Particle‐in‐cell simulations of Alfvén‐cyclotron wave scattering: Proton velocity distributions

Abstract

Alfvén‐cyclotron fluctuations propagating parallel or antiparallel to the background magnetic field Bo help shape solar wind ion velocity distributions fi(v). Alfvén waves may be generated at low, nonresonant frequencies and, by propagation through the inhomogeneous plasma, attain ion cyclotron resonances and thereby scatter the fi(v) to anisotropy. Ion anisotropies of sufficient magnitude lead to the growth of ion cyclotron instabilities; the resulting enhanced Alfvén‐cyclotron fluctuations scatter ions so as to reduce the anisotropy. Here particle‐in‐cell simulations were carried out in a magnetized, homogeneous, collisionless plasma of electrons and one ion species to study the evolution of the fi(v) in response to both of these scattering processes.

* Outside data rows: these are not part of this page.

What follows belongs to an exercise in optimizing a design on an open flow for small area and a short achievable clock period; a production flow would make more cautious choices.
Only simulation tests tie the RTL to the original design; equivalence was not proved.
No activity file was given, so power comes from the tool's default toggle rates.

Design dmem_responder, start of the top module:
module dmem_responder #(
  parameter int DEPTH       = 32,
  parameter int WAIT_CYCLES = 2
) (
  input  logic              Clk,
  input  logic              Rst,
  input  logic              reqValid,
  output logic              reqReady,
  input  logic              reqWrite,
  input  logic [63:0]       reqAddr,
  input  logic [1:0]        reqSize,
  input  logic [63:0]       reqWData,
  output logic              respValid,
  input  logic              respReady,
  output logic [63:0]       respRData,
  output logic              respErr,
  output logic [63:0]       dMemOut
);
==> module dmem_responder, before the edit <==
module dmem_responder #(
  parameter int DEPTH       = 32,
  parameter int WAIT_CYCLES = 2
) (
  input  logic              Clk,
  input  logic              Rst,
  input  logic              reqValid,
  output logic              reqReady,
  input  logic              reqWrite,
  input  logic [63:0]       reqAddr,
  input  logic [1:0]        reqSize,
  input  logic [63:0]       reqWData,
  output logic              respValid,
  input  logic              respReady,
  output logic [63:0]       respRData,
  output logic              respErr,
  output logic [63:0]       dMemOut
);
  localparam int NS  = 32;   
  localparam int NR  = 16;   
  localparam int GAP = 3;    
  logic s_idle, s_w1, s_w2, s_resp;
  logic busy_o, rv_o;
  logic [63:0] sw;         
  logic [2:0]  off_q;
  logic [4:0]  idx_q;
  logic [1:0]  size_q;
  logic        err_q;
  logic        st_ok_q;    
  logic        late_q;     
  logic [7:0]  bs0_q;      
  logic [3:0]  bs1_q;      
  logic [1:0]  bs2_q;      
  logic        bs4_q;      
  logic [NR-1:0] rsel_q;
  logic          fwd_q;
  logic [4:0]  cnt;
  logic [4:0]  cnt2;       
  logic [63:0] wb;
  logic [4:0]  wb_idx;
  logic        wb_pend;    
  logic        commit;
  assign reqReady  = ~busy_o;
  assign respValid = rv_o;
  assign respErr   = err_q;
  assign commit    = s_w2 & st_ok_q;
  logic       req_err, req_ld;
  logic [2:0] req_amask;
  always_comb begin
    case (reqSize)
      2'd0:    req_amask = 3'b000;
      2'd1:    req_amask = 3'b001;
      2'd2:    req_amask = 3'b011;
      default: req_amask = 3'b111;
    endcase
  end
  assign req_err = ((reqAddr[2:0] & req_amask) != 3'b000) || (reqAddr[63:8] != 56'd0);
  assign req_ld  = ~reqWrite & ~req_err;
  logic [63:0] wrep;
  always_comb begin
    for (int l = 0; l < 8; l++) begin
      case (reqSize)
        2'd0:    wrep[8*l +: 8] = reqWData[7:0];
        2'd1:    wrep[8*l +: 8] = reqWData[8*(l%2) +: 8];
        2'd2:    wrep[8*l +: 8] = reqWData[8*(l%4) +: 8];
        default: wrep[8*l +: 8] = reqWData[8*l +: 8];
      endcase
    end
  end
  logic [63:0] slot_q [NS];
  logic [NS-1:0] ins_q;
  logic        wb_hit;     
  logic [4:0]  st_slot_n, wb_slot_n;    
  logic        wb_pend_n;
  assign wb_hit    = |ins_q;
  assign wb_pend_n = commit | (wb_pend & ~wb_hit);
  assign st_slot_n = idx_q + cnt2;
  assign wb_slot_n = wb_idx + cnt2;
  for (genvar j = 0; j < NS; j++) begin : g_slot
    logic [63:0] q;
    if (j % GAP == 0) begin : g_ld
      always_ff @(posedge Clk) q <= ins_q[j] ? wb : g_slot[(j + NS - 1) % NS].q;
    end else begin : g_sh
      always_ff @(posedge Clk) q <= g_slot[(j + NS - 1) % NS].q;
    end
    assign slot_q[j] = q;
  end
  logic [4:0] rd_w;
  logic [4:0] rd_tap;      
  logic       rd_fwd;
  assign rd_w   = s_idle ? reqAddr[7:3] : idx_q;
  assign rd_tap = rd_w + cnt2;
  assign rd_fwd = wb_pend & ~wb_hit & (wb_idx == rd_w);
  logic [63:0] rword;
  for (genvar b = 0; b < 64; b++) begin : g_rd
    logic [NR:0] col;
    for (genvar j = 0; j < NR; j++) begin : g_col
      assign col[j] = slot_q[2*j][b];
    end
    assign col[NR] = wb[b];
    dmem_rd_bit u_rd (.d(col), .sel({fwd_q, rsel_q}), .q(rword[b]));
  end
  logic [63:0] lres;
  always_comb begin
    lres[7:0]   = 8'd0;
    lres[15:8]  = 8'd0;
    lres[23:16] = 8'd0;
    lres[31:24] = 8'd0;
    for (int l = 0; l < 8; l++) lres[7:0]   = lres[7:0]   | (rword[8*l +: 8] & {8{bs0_q[l]}});
    for (int m = 0; m < 4; m++) lres[15:8]  = lres[15:8]  | (rword[16*m + 8 +: 8] & {8{bs1_q[m]}});
    for (int n = 0; n < 2; n++) begin
      lres[23:16] = lres[23:16] | (rword[32*n + 16 +: 8] & {8{bs2_q[n]}});
      lres[31:24] = lres[31:24] | (rword[32*n + 24 +: 8] & {8{bs2_q[n]}});
    end
    lres[63:32] = rword[63:32] & {32{bs4_q}};
  end
  logic [7:0] lmask;
  always_comb begin
    for (int l = 0; l < 8; l++) begin
      case (size_q)
        2'd0:    lmask[l] = st_ok_q & (3'(l) == off_q);
        2'd1:    lmask[l] = st_ok_q & (2'(l >> 1) == off_q[2:1]);
        2'd2:    lmask[l] = st_ok_q & (1'(l >> 2) == off_q[2]);
        default: lmask[l] = st_ok_q;
      endcase
    end
  end
  logic [63:0] merged;
  always_comb
    for (int l = 0; l < 8; l++)
      merged[8*l +: 8] = lmask[l] ? sw[8*l +: 8] : rword[8*l +: 8];
  logic rd_now;
  assign rd_now = late_q ? s_w2 : s_w1;
  always_ff @(posedge Clk or posedge Rst) begin
    if (Rst) begin
      s_idle <= 1'b1;
      s_w1   <= 1'b0;
      s_w2   <= 1'b0;
      s_resp <= 1'b0;
      busy_o <= 1'b0;
      rv_o   <= 1'b0;
    end else begin
      s_idle <= (s_idle & ~reqValid) | (s_resp & respReady);
      s_w1   <= s_idle & reqValid;
      s_w2   <= s_w1;
      s_resp <= s_w2 | (s_resp & ~respReady);
      busy_o <= (~busy_o & reqValid) | (busy_o & ~(rv_o & respReady));
      rv_o   <= s_w2 | (rv_o & ~respReady);
    end
  end
  logic [4:0] req_pos;
  assign req_pos = reqAddr[7:3] + cnt + 5'd1;
  always_ff @(posedge Clk) begin
    if (s_idle) begin
      off_q   <= reqAddr[2:0];
      idx_q   <= reqAddr[7:3];
      size_q  <= reqSize;
      err_q   <= req_err;
      st_ok_q <= reqWrite & ~req_err;
      late_q  <= req_pos[0];
      for (int l = 0; l < 8; l++) bs0_q[l] <= req_ld & (reqAddr[2:0] == 3'(l));
      for (int m = 0; m < 4; m++) bs1_q[m] <= req_ld & (reqSize != 2'd0) & (reqAddr[2:1] == 2'(m));
      for (int n = 0; n < 2; n++) bs2_q[n] <= req_ld & reqSize[1] & (reqAddr[2] == 1'(n));
      bs4_q   <= req_ld & (reqSize == 2'd3);
    end
  end
  always_ff @(posedge Clk) begin
    cnt   <= cnt + 5'd1;
    cnt2  <= cnt + 5'd3;
    fwd_q <= rd_fwd;
    for (int j = 0; j < NR; j++) rsel_q[j] <= ~rd_fwd & (rd_tap[4:1] == 4'(j));
  end
  always_ff @(posedge Clk) begin
    if (rd_now) respRData <= lres;
  end
  always_ff @(posedge Clk) begin
    if (s_idle)      sw <= wrep;
    else if (rd_now) sw <= merged;
  end
  always_ff @(posedge Clk) begin
    if (commit) begin
      wb     <= late_q ? merged : sw;
      wb_idx <= idx_q;
    end
    wb_pend <= wb_pend_n;
    for (int j = 0; j < NS; j++)
      ins_q[j] <= (j % GAP == 0) && wb_pend_n &&
                  (commit ? (st_slot_n == 5'(j)) : (wb_slot_n == 5'(j)));
  end
  always_ff @(posedge Clk or posedge Rst) begin
    if (Rst)         dMemOut <= 64'd0;
    else if (commit) dMemOut <= late_q ? merged : sw;
  end
endmodule
Settings: LEC_CHECK=0, CAP_MARGIN=20, CORE_MARGIN=2, CORE_UTILIZATION=50, SETUP_SLACK_MARGIN=2.5, SLEW_MARGIN=20, SYNTH_HIERARCHICAL=1, SYNTH_MINIMUM_KEEP_SIZE=0; clock period 5.0 ns.
standard.sh (not shown) runs the stock make flow with config.mk's settings and CLKGATE_MAP_FILE= SYNTH_SCRIPT=/design/flow/synth_recipe.tcl, a recipe that flattens the netlist after the stock synthesis.
==> flow/flow/run.sh <==
#!/bin/bash
# The standard layout (standard.sh), with two changes to how it is made:
#  - every port still gets its own buffer, but a plain buf_2 instead of the
#    delay-cell buffer buffer_ports picks by default;
#  - clock tree synthesis adds no dummy loads.
# Each tool's output goes to standard.log (and ORFS's own logs under orfs/).
set -o pipefail
cd "$(dirname "$0")/.."
export BUFFER_PORTS_ARGS="-buffer_cell sky130_fd_sc_hd__buf_2"
export CTS_ARGS="-sink_clustering_enable -repair_clock_nets -dont_use_dummy_load -sink_clustering_size 24 -sink_clustering_max_diameter 50"
bash standard.sh > standard.log 2>&1
The first run ran to the end with no violations.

A simulation with a spectrum of right‐traveling Alfvén‐cyclotron fluctuations imposed at t = 0 leads to non‐Maxwellian ion distributions. The computations show that the pitch angle scattering of left‐traveling (v∥ < 0) ions becomes weaker as v∥ becomes less negative but also that this scattering can transport ions across the condition v∥ = 0, where the subscript denotes the direction parallel to Bo.